◆ YOUR ASSIGNMENT: Report each line of the records below that uses the word "cells".

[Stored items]
[Start of Attachment]
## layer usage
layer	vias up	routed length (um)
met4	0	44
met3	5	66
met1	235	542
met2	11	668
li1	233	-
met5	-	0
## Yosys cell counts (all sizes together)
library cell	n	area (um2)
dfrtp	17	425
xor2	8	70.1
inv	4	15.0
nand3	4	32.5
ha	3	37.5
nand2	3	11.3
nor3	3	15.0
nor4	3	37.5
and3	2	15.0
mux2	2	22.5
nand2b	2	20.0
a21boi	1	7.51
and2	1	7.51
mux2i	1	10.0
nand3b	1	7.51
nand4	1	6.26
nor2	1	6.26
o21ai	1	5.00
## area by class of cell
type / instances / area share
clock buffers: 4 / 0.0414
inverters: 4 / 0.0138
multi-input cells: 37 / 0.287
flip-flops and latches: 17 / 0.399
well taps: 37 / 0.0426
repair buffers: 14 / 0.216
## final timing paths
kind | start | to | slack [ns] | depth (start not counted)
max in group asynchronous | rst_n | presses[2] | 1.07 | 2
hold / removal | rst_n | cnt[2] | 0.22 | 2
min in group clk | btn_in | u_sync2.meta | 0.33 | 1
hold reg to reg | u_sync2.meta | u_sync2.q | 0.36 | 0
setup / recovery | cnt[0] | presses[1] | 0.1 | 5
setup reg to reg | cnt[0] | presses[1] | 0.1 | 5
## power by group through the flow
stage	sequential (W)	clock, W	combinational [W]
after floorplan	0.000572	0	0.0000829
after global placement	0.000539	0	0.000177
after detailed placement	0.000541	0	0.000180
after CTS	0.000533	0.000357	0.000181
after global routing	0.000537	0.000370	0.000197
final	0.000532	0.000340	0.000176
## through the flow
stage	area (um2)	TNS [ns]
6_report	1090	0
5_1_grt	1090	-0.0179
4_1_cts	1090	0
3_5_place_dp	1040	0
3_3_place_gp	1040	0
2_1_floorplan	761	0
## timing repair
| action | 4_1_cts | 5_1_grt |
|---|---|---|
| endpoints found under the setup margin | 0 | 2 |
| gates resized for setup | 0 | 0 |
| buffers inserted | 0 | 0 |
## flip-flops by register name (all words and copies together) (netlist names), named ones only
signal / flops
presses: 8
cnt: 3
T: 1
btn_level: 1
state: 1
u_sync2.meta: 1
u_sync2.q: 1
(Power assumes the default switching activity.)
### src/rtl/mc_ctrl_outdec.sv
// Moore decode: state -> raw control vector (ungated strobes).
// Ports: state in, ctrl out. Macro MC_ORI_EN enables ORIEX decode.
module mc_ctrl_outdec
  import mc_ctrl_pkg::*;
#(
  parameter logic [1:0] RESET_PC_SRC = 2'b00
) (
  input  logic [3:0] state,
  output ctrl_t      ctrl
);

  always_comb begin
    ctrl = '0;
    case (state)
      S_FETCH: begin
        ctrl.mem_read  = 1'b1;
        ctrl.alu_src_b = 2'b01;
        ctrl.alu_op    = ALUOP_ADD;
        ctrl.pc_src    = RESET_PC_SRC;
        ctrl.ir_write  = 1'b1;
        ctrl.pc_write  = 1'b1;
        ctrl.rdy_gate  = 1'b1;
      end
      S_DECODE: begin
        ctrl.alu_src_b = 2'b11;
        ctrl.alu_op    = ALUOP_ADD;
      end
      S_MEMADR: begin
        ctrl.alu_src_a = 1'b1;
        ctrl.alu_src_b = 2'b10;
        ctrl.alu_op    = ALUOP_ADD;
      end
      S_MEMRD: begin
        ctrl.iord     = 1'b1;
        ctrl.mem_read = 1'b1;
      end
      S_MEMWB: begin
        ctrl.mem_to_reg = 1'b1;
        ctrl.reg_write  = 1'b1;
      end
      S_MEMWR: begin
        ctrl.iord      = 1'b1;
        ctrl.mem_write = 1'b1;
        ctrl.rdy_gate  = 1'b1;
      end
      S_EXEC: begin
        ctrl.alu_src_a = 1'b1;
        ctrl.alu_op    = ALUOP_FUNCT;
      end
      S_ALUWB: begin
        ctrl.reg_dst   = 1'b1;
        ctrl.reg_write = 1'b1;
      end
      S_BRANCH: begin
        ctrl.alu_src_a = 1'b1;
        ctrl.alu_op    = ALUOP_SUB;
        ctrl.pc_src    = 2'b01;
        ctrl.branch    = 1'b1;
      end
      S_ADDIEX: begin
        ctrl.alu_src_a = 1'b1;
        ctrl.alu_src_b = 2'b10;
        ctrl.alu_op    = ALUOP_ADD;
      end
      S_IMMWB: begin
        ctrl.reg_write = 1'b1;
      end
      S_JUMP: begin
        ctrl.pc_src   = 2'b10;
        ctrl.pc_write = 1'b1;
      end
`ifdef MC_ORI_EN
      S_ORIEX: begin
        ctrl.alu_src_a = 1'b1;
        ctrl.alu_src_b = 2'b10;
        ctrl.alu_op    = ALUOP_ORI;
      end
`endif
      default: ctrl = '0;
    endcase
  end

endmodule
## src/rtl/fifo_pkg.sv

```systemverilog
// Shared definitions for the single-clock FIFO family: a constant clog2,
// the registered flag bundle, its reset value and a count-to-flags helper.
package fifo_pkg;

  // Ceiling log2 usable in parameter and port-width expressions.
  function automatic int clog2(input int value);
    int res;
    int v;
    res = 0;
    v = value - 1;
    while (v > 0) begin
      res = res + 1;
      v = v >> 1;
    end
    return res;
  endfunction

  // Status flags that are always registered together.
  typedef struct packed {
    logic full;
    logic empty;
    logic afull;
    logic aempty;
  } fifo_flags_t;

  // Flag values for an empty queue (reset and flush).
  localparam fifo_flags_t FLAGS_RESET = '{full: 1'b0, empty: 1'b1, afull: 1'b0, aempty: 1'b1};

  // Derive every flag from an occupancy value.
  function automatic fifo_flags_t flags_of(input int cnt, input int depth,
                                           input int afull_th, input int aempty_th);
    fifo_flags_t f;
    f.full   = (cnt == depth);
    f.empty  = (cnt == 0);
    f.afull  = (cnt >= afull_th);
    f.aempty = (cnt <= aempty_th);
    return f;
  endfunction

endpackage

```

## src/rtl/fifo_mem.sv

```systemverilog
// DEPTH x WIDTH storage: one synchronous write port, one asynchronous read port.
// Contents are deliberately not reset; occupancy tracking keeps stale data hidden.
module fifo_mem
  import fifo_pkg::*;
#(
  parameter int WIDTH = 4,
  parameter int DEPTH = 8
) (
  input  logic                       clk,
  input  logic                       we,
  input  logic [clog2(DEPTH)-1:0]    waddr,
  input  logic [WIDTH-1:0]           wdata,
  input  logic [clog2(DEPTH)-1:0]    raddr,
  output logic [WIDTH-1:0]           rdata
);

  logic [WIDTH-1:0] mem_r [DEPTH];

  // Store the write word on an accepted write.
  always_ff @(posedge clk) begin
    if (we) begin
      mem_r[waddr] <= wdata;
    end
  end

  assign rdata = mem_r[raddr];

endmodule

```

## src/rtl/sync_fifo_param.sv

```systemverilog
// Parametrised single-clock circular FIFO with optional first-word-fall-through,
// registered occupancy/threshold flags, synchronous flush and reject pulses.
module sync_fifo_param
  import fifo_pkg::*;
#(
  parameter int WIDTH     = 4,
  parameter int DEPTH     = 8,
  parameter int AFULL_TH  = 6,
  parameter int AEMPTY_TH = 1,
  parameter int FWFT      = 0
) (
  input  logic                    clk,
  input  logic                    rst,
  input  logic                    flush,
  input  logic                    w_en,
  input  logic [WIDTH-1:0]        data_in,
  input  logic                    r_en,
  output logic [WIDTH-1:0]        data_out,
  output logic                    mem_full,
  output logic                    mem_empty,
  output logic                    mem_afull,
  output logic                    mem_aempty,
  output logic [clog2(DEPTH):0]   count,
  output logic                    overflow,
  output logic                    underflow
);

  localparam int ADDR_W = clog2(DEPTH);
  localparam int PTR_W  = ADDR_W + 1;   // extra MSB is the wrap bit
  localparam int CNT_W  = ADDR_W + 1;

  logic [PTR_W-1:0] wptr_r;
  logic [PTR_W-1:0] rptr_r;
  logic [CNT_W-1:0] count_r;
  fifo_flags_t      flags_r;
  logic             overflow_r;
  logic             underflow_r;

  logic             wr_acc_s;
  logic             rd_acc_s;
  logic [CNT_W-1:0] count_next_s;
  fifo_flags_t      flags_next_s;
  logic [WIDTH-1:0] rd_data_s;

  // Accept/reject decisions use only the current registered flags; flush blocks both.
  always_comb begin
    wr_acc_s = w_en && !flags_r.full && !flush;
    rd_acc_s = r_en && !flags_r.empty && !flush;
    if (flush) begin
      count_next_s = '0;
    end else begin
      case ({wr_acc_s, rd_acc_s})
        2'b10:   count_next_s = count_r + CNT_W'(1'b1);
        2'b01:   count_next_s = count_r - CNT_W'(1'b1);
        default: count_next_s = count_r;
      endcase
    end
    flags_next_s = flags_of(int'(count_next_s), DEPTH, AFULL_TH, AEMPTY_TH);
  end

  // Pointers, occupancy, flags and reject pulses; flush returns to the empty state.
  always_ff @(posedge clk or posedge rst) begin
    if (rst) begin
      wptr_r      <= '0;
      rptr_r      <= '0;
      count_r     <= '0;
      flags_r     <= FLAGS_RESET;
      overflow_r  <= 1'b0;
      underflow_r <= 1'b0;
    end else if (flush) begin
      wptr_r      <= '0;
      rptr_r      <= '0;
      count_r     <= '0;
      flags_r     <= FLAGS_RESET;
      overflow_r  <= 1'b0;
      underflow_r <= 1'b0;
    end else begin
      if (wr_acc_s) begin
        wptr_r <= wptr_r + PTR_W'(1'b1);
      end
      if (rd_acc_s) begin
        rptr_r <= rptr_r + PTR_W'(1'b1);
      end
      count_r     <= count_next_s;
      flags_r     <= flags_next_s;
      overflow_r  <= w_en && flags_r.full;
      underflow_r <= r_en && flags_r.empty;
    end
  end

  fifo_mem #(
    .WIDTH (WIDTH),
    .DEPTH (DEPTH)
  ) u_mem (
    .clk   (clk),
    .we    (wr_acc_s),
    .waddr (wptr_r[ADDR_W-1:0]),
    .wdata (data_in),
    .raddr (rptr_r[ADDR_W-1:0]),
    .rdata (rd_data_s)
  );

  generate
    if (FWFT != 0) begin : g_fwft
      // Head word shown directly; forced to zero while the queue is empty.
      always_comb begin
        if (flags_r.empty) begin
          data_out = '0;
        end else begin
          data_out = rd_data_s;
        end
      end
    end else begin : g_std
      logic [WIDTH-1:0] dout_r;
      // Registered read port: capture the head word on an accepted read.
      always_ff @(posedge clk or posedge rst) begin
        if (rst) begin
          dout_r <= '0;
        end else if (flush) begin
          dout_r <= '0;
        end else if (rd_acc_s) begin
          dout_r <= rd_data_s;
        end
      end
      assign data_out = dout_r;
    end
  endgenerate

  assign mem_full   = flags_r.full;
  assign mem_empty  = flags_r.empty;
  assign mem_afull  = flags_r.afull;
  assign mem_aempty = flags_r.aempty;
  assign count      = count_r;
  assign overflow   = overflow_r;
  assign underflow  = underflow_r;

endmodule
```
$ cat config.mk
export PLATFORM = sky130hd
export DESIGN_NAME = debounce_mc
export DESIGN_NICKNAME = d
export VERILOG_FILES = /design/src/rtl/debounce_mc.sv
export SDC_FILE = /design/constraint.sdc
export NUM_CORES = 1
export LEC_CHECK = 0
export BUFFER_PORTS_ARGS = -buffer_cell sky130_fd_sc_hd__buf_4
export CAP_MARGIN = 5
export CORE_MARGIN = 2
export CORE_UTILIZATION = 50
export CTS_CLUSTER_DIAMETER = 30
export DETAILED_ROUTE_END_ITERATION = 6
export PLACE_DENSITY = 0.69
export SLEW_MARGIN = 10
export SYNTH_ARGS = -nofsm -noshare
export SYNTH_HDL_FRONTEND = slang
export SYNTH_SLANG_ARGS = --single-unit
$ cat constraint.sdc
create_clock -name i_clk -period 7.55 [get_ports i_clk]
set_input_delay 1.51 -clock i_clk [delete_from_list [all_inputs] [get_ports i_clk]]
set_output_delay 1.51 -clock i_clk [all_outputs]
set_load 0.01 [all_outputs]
[End of Attachment]
[Start of Attachment]
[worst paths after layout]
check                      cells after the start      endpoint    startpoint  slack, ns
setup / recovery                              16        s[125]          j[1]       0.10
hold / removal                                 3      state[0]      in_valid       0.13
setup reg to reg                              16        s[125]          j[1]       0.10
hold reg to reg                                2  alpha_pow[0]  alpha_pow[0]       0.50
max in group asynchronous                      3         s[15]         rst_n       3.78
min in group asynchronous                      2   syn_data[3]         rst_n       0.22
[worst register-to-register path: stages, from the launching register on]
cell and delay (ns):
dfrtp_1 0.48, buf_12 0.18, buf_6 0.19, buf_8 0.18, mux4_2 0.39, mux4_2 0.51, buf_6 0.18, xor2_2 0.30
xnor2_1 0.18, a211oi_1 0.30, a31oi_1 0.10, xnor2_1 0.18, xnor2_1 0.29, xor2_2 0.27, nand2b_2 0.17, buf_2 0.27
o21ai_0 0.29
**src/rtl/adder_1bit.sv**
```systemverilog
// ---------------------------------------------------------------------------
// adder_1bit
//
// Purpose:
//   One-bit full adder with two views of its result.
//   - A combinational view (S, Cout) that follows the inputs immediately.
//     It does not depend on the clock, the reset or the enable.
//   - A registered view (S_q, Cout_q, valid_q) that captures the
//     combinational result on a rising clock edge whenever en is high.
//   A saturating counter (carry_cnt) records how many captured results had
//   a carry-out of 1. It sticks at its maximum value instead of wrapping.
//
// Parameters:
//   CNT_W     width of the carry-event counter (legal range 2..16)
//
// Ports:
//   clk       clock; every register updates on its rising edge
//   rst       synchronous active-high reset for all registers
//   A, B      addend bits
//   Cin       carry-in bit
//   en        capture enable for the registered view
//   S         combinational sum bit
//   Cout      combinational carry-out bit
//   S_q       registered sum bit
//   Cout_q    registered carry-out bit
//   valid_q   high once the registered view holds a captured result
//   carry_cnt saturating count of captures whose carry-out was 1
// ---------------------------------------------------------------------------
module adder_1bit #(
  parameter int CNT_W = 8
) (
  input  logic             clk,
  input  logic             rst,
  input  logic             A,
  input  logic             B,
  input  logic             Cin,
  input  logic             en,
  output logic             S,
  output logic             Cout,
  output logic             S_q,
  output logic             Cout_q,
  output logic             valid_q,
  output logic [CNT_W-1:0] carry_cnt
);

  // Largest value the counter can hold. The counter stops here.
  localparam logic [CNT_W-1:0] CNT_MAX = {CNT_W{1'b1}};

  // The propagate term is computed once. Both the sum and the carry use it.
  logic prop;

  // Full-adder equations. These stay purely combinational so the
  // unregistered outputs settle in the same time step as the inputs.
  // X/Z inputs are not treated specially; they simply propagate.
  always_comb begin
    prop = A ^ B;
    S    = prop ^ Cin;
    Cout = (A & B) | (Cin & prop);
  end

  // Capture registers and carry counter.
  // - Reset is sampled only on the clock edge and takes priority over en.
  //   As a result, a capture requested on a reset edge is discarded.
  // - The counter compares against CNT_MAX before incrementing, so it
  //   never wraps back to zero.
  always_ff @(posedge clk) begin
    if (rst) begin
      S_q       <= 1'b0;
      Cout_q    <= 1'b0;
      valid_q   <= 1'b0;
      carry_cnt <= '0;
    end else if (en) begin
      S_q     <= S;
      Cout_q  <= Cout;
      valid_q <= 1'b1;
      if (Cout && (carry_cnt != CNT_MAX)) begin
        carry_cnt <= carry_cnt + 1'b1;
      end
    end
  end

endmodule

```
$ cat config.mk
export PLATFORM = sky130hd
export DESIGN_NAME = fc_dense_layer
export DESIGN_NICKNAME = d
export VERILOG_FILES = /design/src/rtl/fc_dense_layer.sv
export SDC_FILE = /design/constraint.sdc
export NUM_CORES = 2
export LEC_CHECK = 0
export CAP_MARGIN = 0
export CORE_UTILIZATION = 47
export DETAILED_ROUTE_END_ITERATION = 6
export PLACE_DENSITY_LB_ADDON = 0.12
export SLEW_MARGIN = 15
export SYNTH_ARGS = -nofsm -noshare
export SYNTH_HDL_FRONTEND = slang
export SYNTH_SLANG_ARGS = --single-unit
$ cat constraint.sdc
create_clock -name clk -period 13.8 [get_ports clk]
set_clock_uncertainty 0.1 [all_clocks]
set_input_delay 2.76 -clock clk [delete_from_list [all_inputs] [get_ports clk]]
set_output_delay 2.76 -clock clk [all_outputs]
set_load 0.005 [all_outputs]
[End of Attachment]
◆ FINISHED TASK:
multi-input cells: 37 / 0.287
check                      cells after the start      endpoint    startpoint  slack, ns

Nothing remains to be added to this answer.